Her nap borne of boredom ended as her tray was pulled out of the cell by a long pole, hissing across the floor. Kai bolted up, eyes wide with surprise at the unfamiliar noise, making eye contact with the attendant. He seemed annoyed, with the same expression on the part of his face she could see that she’d seen on many fast-food employees. She couldn’t help but wonder if this job was the equivalent of that: a low-skill, low-wage job. It was a little bit funny to her, to picture some twenty-something year old complaining to their family about the humans they had to manage. She laid back on her bed, closing her eyes once more. All tiredness seemed to have slipped away, leaving her with the itch of energy in her limbs. She wished, for a moment, that she could run and exercise. There wasn’t much she could do about that, of course, as she barely had the motivation to keep her eyes open. Truly, it was an unpleasant paradox: the mind exhausted and the body energized.

The exhaustion had perhaps been more present than Kai had thought, and she woke far after night had fallen. Based on what little she could see out her window, it truly did look like a rather nice night outside. Oddly enough, she found herself rather content with being inside the prison. She felt as if a warm blanket of docility had been spread over her, her eyes half-open and limbs heavy. Her mind too was fuzzy, as if she couldn’t quite shake off sleep. Kai yawned and slowly sat up, swinging her legs over the edge of her bed, arms bracing against the frame for support. Her vision swam, and her legs were suddenly heavy and unuseful as she contemplated standing. Kai lifted a clumsy hand to her face as she moved to rub her eyes. Something was definitely wrong, she knew, but she couldn’t quite put her finger on it. Her hand swam out of focus as she looked at it, and she shook her head in an effort to shake away the feeling. As she sat there in contemplation of her altered state, the telltale sound of the door banging open broke her focus. Her movements were sluggish as she tried to leap to her feet and move to the furthest corner of her cell. She crumpled slowly, as if moving through molasses, her limbs going fully heavy and her jaw slack. Her state was clear then: she had been drugged.
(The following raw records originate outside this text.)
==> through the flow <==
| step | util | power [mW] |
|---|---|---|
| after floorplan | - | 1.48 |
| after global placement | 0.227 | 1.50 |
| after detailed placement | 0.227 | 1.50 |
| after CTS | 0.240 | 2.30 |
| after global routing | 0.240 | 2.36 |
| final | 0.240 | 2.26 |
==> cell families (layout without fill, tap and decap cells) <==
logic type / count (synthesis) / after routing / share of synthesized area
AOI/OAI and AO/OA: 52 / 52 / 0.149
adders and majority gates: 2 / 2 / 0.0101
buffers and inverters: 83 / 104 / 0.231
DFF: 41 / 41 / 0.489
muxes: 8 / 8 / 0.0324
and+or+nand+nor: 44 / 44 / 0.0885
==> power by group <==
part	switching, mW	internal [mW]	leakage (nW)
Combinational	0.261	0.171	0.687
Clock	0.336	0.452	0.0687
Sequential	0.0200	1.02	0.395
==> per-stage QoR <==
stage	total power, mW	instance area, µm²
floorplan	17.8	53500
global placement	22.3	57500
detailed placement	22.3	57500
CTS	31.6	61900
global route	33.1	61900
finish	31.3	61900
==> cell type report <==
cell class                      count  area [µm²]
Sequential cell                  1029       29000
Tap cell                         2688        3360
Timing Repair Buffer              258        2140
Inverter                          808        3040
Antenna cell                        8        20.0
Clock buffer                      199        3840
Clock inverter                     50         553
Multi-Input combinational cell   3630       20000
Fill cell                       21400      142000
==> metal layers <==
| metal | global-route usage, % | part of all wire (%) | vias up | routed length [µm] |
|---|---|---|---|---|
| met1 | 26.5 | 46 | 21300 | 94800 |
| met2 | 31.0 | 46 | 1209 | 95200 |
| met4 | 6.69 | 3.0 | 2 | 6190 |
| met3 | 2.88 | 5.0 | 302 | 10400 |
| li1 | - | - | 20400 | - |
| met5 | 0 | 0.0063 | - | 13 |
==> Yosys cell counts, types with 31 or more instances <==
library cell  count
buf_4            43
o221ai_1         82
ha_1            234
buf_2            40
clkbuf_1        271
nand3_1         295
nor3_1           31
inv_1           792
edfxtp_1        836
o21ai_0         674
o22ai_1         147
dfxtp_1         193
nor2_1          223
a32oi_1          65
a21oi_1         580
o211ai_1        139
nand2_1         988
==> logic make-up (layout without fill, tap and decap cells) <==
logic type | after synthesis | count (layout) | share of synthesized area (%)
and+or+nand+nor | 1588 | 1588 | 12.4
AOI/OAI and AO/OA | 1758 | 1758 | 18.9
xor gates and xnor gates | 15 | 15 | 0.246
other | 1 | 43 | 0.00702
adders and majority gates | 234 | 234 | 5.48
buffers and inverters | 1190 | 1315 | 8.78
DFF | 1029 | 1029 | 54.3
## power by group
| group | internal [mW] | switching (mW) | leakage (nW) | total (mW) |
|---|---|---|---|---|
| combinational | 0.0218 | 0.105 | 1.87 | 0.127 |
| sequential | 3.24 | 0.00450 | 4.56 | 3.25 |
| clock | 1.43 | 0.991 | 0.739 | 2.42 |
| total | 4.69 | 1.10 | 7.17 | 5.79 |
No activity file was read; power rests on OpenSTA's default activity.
File: src/source/periph_pkg.sv
// address map, register offsets and uart serializer states of the peripheral block
package periph_pkg;

	// --------------------------------------------------
	// regions, picked by the top two address bits
	// --------------------------------------------------
	localparam bus_pkg::bus_addr_t REGION_MASK = 16'hC000;
	localparam bus_pkg::bus_addr_t TIMER_BASE  = 16'h0000;
	localparam bus_pkg::bus_addr_t UART_BASE   = 16'h4000;

	// --------------------------------------------------
	// timer registers
	// --------------------------------------------------
	// bit 0 enables counting
	localparam bus_pkg::bus_addr_t TMR_CTRL    = 16'h0000;
	localparam bus_pkg::bus_addr_t TMR_TIME_LO = 16'h0004;
	localparam bus_pkg::bus_addr_t TMR_TIME_HI = 16'h0008;
	localparam bus_pkg::bus_addr_t TMR_CMP_LO  = 16'h000C;
	localparam bus_pkg::bus_addr_t TMR_CMP_HI  = 16'h0010;

	// --------------------------------------------------
	// uart registers
	// --------------------------------------------------
	// write only
	localparam bus_pkg::bus_addr_t UART_TXDATA = 16'h0000;
	// bit 0 full, bit 1 empty, bit 2 busy
	localparam bus_pkg::bus_addr_t UART_STATUS = 16'h0004;

	// 8N1 frame phases
	typedef enum logic [1:0] {IDLE, START, DATA, STOP} tx_state_t;

endpackage
## config.mk

```make
export PLATFORM = sky130hd
export DESIGN_NAME = alu
export DESIGN_NICKNAME = d
export VERILOG_FILES = /design/src/source/mem_map_pkg.sv /design/src/source/isa_pkg.sv /design/src/source/alu.sv
export SDC_FILE = /design/constraint.sdc
export NUM_CORES = 1
export LEC_CHECK = 0
export BUFFER_PORTS_ARGS = -buffer_cell sky130_fd_sc_hd__buf_2
export CORE_ASPECT_RATIO = 0.6
export CORE_MARGIN = 3
export CORE_UTILIZATION = 56
export CTS_CLUSTER_SIZE = 16
export DETAILED_ROUTE_END_ITERATION = 7
export GPL_TIMING_DRIVEN = 0
export PLACE_DENSITY_LB_ADDON = 0.08
export SYNTH_ARGS = -nofsm -noshare
export SYNTH_HDL_FRONTEND = slang
export SYNTH_SLANG_ARGS = --single-unit
```

## constraint.sdc

```tcl
create_clock -name clock -period 5.2 [get_ports clock]
set_input_delay 1.04 -clock clock [delete_from_list [all_inputs] [get_ports clock]]
set_output_delay 1.04 -clock clock [all_outputs]
set_load 0.005 [all_outputs]
```

## src/source/mem_map_pkg.sv

```systemverilog
package mem_map_pkg;

    localparam int word_w        = 32;
    localparam int lane_count    = 2;
    localparam int mem_depth     = 1024;
    localparam int mem_addr_w    = 10;

    // The read ports sit at the top four words of each lane
    localparam int io_port_count = 4;
    localparam int io_port_w     = 2;
    localparam int io_base_addr  = 1020;

    typedef struct packed {
        logic [io_port_count-1:0]             ef;    // High when the port holds data
        logic [io_port_count-1:0][word_w-1:0] data;
    } io_in_t;

    typedef struct packed {
        logic                 hit;
        logic [io_port_w-1:0] port;
    } io_sel_t;

endpackage

```

## src/source/isa_pkg.sv

```systemverilog
package isa_pkg;

    localparam int opcode_w    = 4;
    localparam int a_operand_w = 10;
    localparam int b_operand_w = 10;
    localparam int d_operand_w = 11;
    localparam int instr_w     = opcode_w + d_operand_w + a_operand_w + b_operand_w;

    localparam int d_lane_bit  = 10;    // D bit that picks the writeback lane

    // Opcodes 7 to 15 are not decoded and behave as a NOP
    localparam logic [opcode_w-1:0] op_nop    = 4'd0;
    localparam logic [opcode_w-1:0] op_add    = 4'd1;
    localparam logic [opcode_w-1:0] op_sub    = 4'd2;
    localparam logic [opcode_w-1:0] op_and    = 4'd3;
    localparam logic [opcode_w-1:0] op_or     = 4'd4;
    localparam logic [opcode_w-1:0] op_xor    = 4'd5;
    localparam logic [opcode_w-1:0] op_pass_a = 4'd6;

    typedef struct packed {
        logic [opcode_w-1:0]    op;
        logic [d_operand_w-1:0] d;
        logic [a_operand_w-1:0] a;
        logic [b_operand_w-1:0] b;
    } instr_t;

    // What the ALU still needs once the operands are fetched
    typedef struct packed {
        logic [opcode_w-1:0]    op;
        logic [d_operand_w-1:0] d;
    } ctrl_t;

    typedef struct packed {
        logic                            wren;
        logic [d_operand_w-1:0]          d;
        logic [mem_map_pkg::word_w-1:0]  result;
    } wb_t;

endpackage

```

## src/source/alu.sv

```systemverilog
`timescale 1ns/1ps

module alu (
    input  logic                           clock,
    input  logic                           rst,
    input  isa_pkg::ctrl_t                 ctrl,
    input  logic [mem_map_pkg::word_w-1:0] a,
    input  logic [mem_map_pkg::word_w-1:0] b,
    output isa_pkg::wb_t                   wb
);

    isa_pkg::wb_t wb_next;

    always_comb begin
        wb_next.d      = ctrl.d;
        wb_next.wren   = 1'b1;
        wb_next.result = '0;
        case (ctrl.op)
            isa_pkg::op_add: begin
                wb_next.result = a + b;
            end
            isa_pkg::op_sub: begin
                wb_next.result = a - b;
            end
            isa_pkg::op_and: begin
                wb_next.result = a & b;
            end
            isa_pkg::op_or: begin
                wb_next.result = a | b;
            end
            isa_pkg::op_xor: begin
                wb_next.result = a ^ b;
            end
            isa_pkg::op_pass_a: begin
                wb_next.result = a;
            end
            default: begin
                wb_next.wren = 1'b0;    // NOP, annulled or undecoded opcode
            end
        endcase
    end

    always_ff @(posedge clock) begin
        if (rst) begin
            wb <= '0;
        end else begin
            wb <= wb_next;
        end
    end

endmodule

```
It all made sense, she realized, as her eyes rolled shut and the footsteps grew closer. Why not reduce a laced portion? She always ate her food, and giving her a smaller portion would ensure she took the entire dose. It had to be slow-acting too, otherwise it would scare the other prisoners. Even then, as she slipped away, and was dragged from the cell, she did not regret her few rebellions against these creatures.